Para Peter Medawar, premio Nobel de Medicina en 1960, los virus eran un conjunto de «malas noticias envueltas en proteína». Aunque no responde a ningún criterio científico, esta definición refleja perfectamente la percepción que tenemos de la pandemia del coronavirus SARS-CoV-2 en estos días de confinamiento.

Las «malas noticias» en un virus pueden venir escritas en dos «alfabetos» ligeramente distintos, según su genoma sea de ADN o ARN. Los coronavirus (familia Coronaviridae) constituyen uno de los grupos de virus con el genoma de ARN más largo que se conoce. La información que contiene puede servir para sintetizar al menos 16 proteínas.

Las más esenciales son las que le permiten hacer copias de su propio genoma, las que protegen su ARN y las que le permiten entrar en la célula que va a infectar. Esta última es una proteína que contiene azúcares en su esqueleto y que se proyecta a modo de espículas (proteína S, de spike en inglés) desde la envuelta hacia el exterior. Al microscopio electrónico crean una imagen que recuerda a una corona, de ahí el nombre del virus.

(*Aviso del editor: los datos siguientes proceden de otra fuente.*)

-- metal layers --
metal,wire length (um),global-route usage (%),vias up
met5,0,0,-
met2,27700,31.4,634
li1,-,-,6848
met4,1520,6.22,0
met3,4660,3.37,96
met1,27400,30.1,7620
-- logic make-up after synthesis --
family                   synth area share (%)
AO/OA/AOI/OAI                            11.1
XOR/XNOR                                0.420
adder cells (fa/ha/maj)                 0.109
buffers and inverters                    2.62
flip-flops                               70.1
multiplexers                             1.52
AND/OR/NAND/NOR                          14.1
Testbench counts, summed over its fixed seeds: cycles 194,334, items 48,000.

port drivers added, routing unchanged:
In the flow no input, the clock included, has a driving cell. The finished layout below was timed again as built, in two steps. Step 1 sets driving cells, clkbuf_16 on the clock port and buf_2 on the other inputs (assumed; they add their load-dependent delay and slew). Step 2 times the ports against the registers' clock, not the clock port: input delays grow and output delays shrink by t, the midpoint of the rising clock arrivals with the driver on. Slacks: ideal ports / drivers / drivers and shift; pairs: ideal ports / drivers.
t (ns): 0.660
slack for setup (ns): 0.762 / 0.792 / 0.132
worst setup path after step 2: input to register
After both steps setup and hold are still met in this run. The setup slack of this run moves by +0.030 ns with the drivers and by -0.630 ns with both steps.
Context: an optimization exercise on an open-source flow, tuned for small area, a short achievable clock period and few clock cycles per item. The choices shown serve that exercise and are no tape-out recipe.
At most, simulation tests tie the RTL to the original design; equivalence was not proved.
For runs 2 and 3, only the layout was checked, not whether the RTL still works.

## flow/design.v (module list and top-level ports; edited modules follow where they fit)
// module rbm_gibbs_top: 1577 lines
module rbm_gibbs_top #(
   parameter int                            visible_dim = 16,
   parameter int                            hidden_dim  = 8,
   parameter int                            addr_width  = 8,
   parameter logic [rbm_pkg::prob_width-1:0] fwd_seed    = 8'h5a,
   parameter logic [rbm_pkg::prob_width-1:0] bwd_seed    = 8'hc3
) (
   input  logic                                   clock,
   input  logic                                   reset,
   input  logic                                   mode,
   input  logic                                   load_valid,
   output logic                                   load_ready,
   input  logic [addr_width-1:0]                  load_addr,
   input  logic signed [rbm_pkg::weight_width-1:0] load_data,
   input  logic                                   in_valid,
   output logic                                   in_ready,
   input  logic [visible_dim-1:0]                 in_visible,
   output logic                                   out_valid,
   input  logic                                   out_ready,
   output logic [hidden_dim-1:0]                  out_hidden,
   output logic [visible_dim-1:0]                 out_recon
);
  // ...
==> flow/flow/run.sh <==
#!/bin/bash
# Standard synthesis and layout, with timing repair asked to aim below the design's
# clock period (a larger setup margin) and clock tree synthesis without dummy loads;
# the SDC and every other setting are unchanged.
set -uo pipefail
bash standard.sh SETUP_SLACK_MARGIN=6.55 \
  "CTS_ARGS=-sink_clustering_enable -repair_clock_nets -dont_use_dummy_load -sink_clustering_size 20 -sink_clustering_max_diameter 100" \
  finish > make_finish.log 2>&1
==> flow/standard.sh <==
#!/bin/bash
# synth_recipe.tcl (not shown) runs the flow's synth.tcl, then flattens the netlist and writes it again
# the make line also repeats each setting of config.mk as NAME=value (left out here)
make -C /OpenROAD-flow-scripts/flow DESIGN_CONFIG=/design/flow/config.mk WORK_HOME=/design/flow/orfs CLKGATE_MAP_FILE= SYNTH_SCRIPT=/design/flow/synth_recipe.tcl "${@:-finish}"
==> flow/config.mk <==
export PLATFORM = sky130hd
export DESIGN_NAME = rbm_gibbs_top
export DESIGN_NICKNAME = rbm_gibbs_top
export VERILOG_FILES = /design/flow/design.v
export SDC_FILE = /design/flow/constraint.sdc
export NUM_CORES = 4
export LEC_CHECK = 0
export ABC_AREA = 1
export CAP_MARGIN = 20
export CORE_MARGIN = 2
export CORE_UTILIZATION = 50
export CTS_CLUSTER_DIAMETER = 100
export CTS_CLUSTER_SIZE = 20
export SLEW_MARGIN = 20
==> flow/constraint.sdc <==
create_clock -name core_clock -period 10.0 [get_ports {clock}]
set_input_delay 2.0000 -clock core_clock [delete_from_list [all_inputs] [get_ports {clock}]]
set_output_delay 2.0000 -clock core_clock [all_outputs]
set_load 0.01 [all_outputs]
==> reports/qor.yml, run 1 <==
cells_and_area:
  largest_cell_class: "multi-input combinational cells"
  antenna-diode-count: 28
  n_all_buffers: 904
  layout.non_clock_inverters: 6638
  final_cell_count_no_fill: 52900
  final_layout_size_suffix_gt1_share_pct: 7.75
  areaGrowthSynthToFinish_pct: 11.2
sta:
  tcrit_tclk_final_pct: 38.1
  post-route-worst-setup-slack_ps: 6190
  final_worst_clock_skew_ps: 61.0
  clock.fmax_ghz: 0.263
grt:
  grt_util_met3_pct: 2.78
  first_global_vias: 264000
  globalRoute.busiestLayer: "met2"
  globalRouteTotalUtil_pct: 28.4
  antenna_found_initial: 77
route:
  topRoutingLayerUsed: "met5"
  detail_route.wirelength_um: 1060000
placed_design:
  routabilityCongestion: 0.944
  dp_slack_ps: 4790
  dp.final_hpwl_um: 752000
setup_path:
  worst-r2r-setup-slack_ps: 6190
  cp_startpoint_kind: "flop"
  timing.setup.critical_path_class: "reg -> reg"
  crit_slowest_cell: "dfstp_4"
  critical_path_required_ps: 10810
  worstPathMaxFanout: 8
  worstSetupPathDepth: 21
  critical-path-top-delay-family: "XOR/XNOR gates"
floorplanning:
  dieArea_um2: 702000
logic_synthesis:
  synthesis.area_per_instance_um2: 8.04
  yosys-top-cells-count: "nand2_1 (12900), inv_1 (6632), ha_1 (3427), dfxtp_1 (3299), a21oi_1 (2738)"
  synth_compound_gate_area_share_pct: 9.51
  syn-cell-area_um2: 347000
  yosys-mux-area-fraction_pct: 0
clock_network:
  cts_buffer_depth: 4
  path_clk_slew_ps: 80
outcome:
  result_of_the_run: "finished clean"
hold_path:
  hold_depth: 0
Testbench counts, summed over its fixed seeds: cycles 1,216, items 1,024.
Source: an optimization exercise on an open RTL-to-GDS flow (aim: small area, a short achievable clock period and few clock cycles per item). Production flows keep margins and buffers that such runs may drop.
The RTL was checked by simulation tests, not by an equivalence proof against the original design.
Power figures rest on the tool's default switching activity, not on a simulated workload.

v26:
==> flow/design.v (excerpt) <==
module min_max_contrast_stretch
#(
  parameter int FRAME_DEPTH = mmcs_pkg::DEF_FRAME_DEPTH
) (
  input  wire logic                       clk,
  input  wire logic                       rst_n,
  input  wire logic                       in_tvalid,
  output logic                            in_tready,
  input  wire logic signed [mmcs_pkg::SAMPLE_W-1:0] in_tdata,    
  input  wire logic                       in_tlast,    
  output logic                            out_tvalid,
  input  wire logic                       out_tready,
  output logic             [mmcs_pkg::PIXEL_W-1:0]  out_tdata,   
  output logic                            out_tlast,   
  input  wire logic                       cfg_wr_en,
  input  wire logic                       cfg_wr_data  
);
Size in the first run: roughly 3400 flip-flops, roughly 50 I/O pins.
clock: 6.0 ns
lec_check: 0
cap_margin: 20
core_margin: 2
core_utilization: 60
cts_cluster_diameter: 80
cts_cluster_size: 30
place_density: 0.7
slew_margin: 20
run.sh (not shown) runs the stock make flow with config.mk's settings and CLKGATE_MAP_FILE= SYNTH_SCRIPT=/design/flow/synth_recipe.tcl, a recipe that flattens the netlist after the stock synthesis.
No stage failed in v26, and the final checks on the layout all came back clean.
Testbench counts of v26, summed over its fixed seeds: cycles 5,886, items 4,574.
#### Input delta (v58 over v26)
# v26
export LEC_CHECK = 0
export CAP_MARGIN = 20
export CORE_MARGIN = 2
export CORE_UTILIZATION = 60
export CTS_CLUSTER_DIAMETER = 80
export CTS_CLUSTER_SIZE = 30
export PLACE_DENSITY = 0.7
export SLEW_MARGIN = 20
create_clock -name core_clock -period 6.0 [get_ports {clk}]
# v58
export LEC_CHECK = 0
export CAP_MARGIN = 20
export CORE_MARGIN = 2
export CORE_UTILIZATION = 60
export CTS_CLUSTER_DIAMETER = 80
export CTS_CLUSTER_SIZE = 30
export PLACE_DENSITY = 0.7
export SETUP_SLACK_MARGIN = 2.8
export SLEW_MARGIN = 20
create_clock -name core_clock -period 6.0 [get_ports {clk}]
### Flow results
- Between v26 and v58, the flow reports wire length increasing by a few percent.
- Cmp v58 and v26 / highest achievable clock rate / lower: v26
- v58 -> v26: number of max-capacitance violations reported delta 0, exact match
- Final area was lower in the run labelled v26.
- [compare] base=v26 new=v58: area share of buffers outside the clock network up 1.5 points; synthesized-area fraction occupied by xor and xnor cells shows no meaningful change; number of rows in the core area did not really move; insertion delay of the later-clocked pin in the worst-skew pair increased by 0.02 ns relative to the old numbers.
- Setup slack: v58 more than v26
- v26 → v58: final period demand of the worst path decreased 0.78 ns, final instance count without filler cells went up 1.6%.
#### Input delta (v38 over v58)
# v58
export LEC_CHECK = 0
export CAP_MARGIN = 20
export CORE_MARGIN = 2
export CORE_UTILIZATION = 60
export CTS_CLUSTER_DIAMETER = 80
export CTS_CLUSTER_SIZE = 30
export PLACE_DENSITY = 0.7
export SETUP_SLACK_MARGIN = 2.8
export SLEW_MARGIN = 20
create_clock -name core_clock -period 6.0 [get_ports {clk}]
# v38
export LEC_CHECK = 0
export CAP_MARGIN = 20
export CORE_MARGIN = 2
export CORE_UTILIZATION = 60
export CTS_CLUSTER_DIAMETER = 80
export CTS_CLUSTER_SIZE = 30
export PLACE_DENSITY = 0.7
export SETUP_SLACK_MARGIN = 3.2
export SLEW_MARGIN = 20
create_clock -name core_clock -period 6.0 [get_ports {clk}]
--- outcome ---
The clock buffer and inverter area fraction after layout was comparable across v58 and v38.
In v38, reported leakage power is higher than in v58.
v38 leaves less setup margin than v58.
Looking at clock period minus worst slack across v58 and v38, the one that comes out higher is v38.
Diff v58 -> v38: total power grew by 7.9%, CTS buffer count saw an increase.
Source: an optimization exercise on an open RTL-to-GDS flow (aim: small area, a short achievable clock period and few clock cycles per item). Production flows keep margins and buffers that such runs may drop. Only simulation tests tie the RTL to the original design; equivalence was not proved. Power figures rest on the tool's default switching activity, not on a simulated workload.

File: run.sh
#!/bin/bash
# synth_recipe.tcl (not shown) runs the flow's synth.tcl, then flattens the netlist and writes it again
# the make line also repeats each setting of config.mk as NAME=value (left out here)
make -C /OpenROAD-flow-scripts/flow DESIGN_CONFIG=/design/flow/config.mk WORK_HOME=/design/flow/orfs CLKGATE_MAP_FILE= SYNTH_SCRIPT=/design/flow/synth_recipe.tcl finish
File: config.mk
export PLATFORM = sky130hd
export DESIGN_NAME = nn_mac_array
export DESIGN_NICKNAME = nn_mac_array
export VERILOG_FILES = /design/flow/design.v
export SDC_FILE = /design/flow/constraint.sdc
export NUM_CORES = 4
export LEC_CHECK = 0
export CAP_MARGIN = 20
export CORE_MARGIN = 2
export CORE_UTILIZATION = 40
export SLEW_MARGIN = 20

La fidelidad de copia de las moléculas de ARN viral es siempre mucho menor que las de ADN, por lo que los virus de ARN tienden a acumular más mutaciones y adaptarse a nuevos huéspedes con más facilidad que los que poseen un genoma de ADN. Dentro de los virus con genoma de ARN, los coronavirus son una excepción: poseen un sistema de corrección de copia que hace que muestren una menor variabilidad.

La secuenciación de más 11 000 genomas del SARS-CoV-2 ha puesto de manifiesto que tiene un ritmo de mutación 1 000 veces más lento que el de la gripe o el VIH. Por otro lado, los virus con genoma de ADN son generalmente más difíciles de eliminar porque algunos de ellos pueden producir infecciones latentes o incluso integrarse en el genoma del huésped (esto último también ocurre con los virus de ARN de la familia de los retrovirus).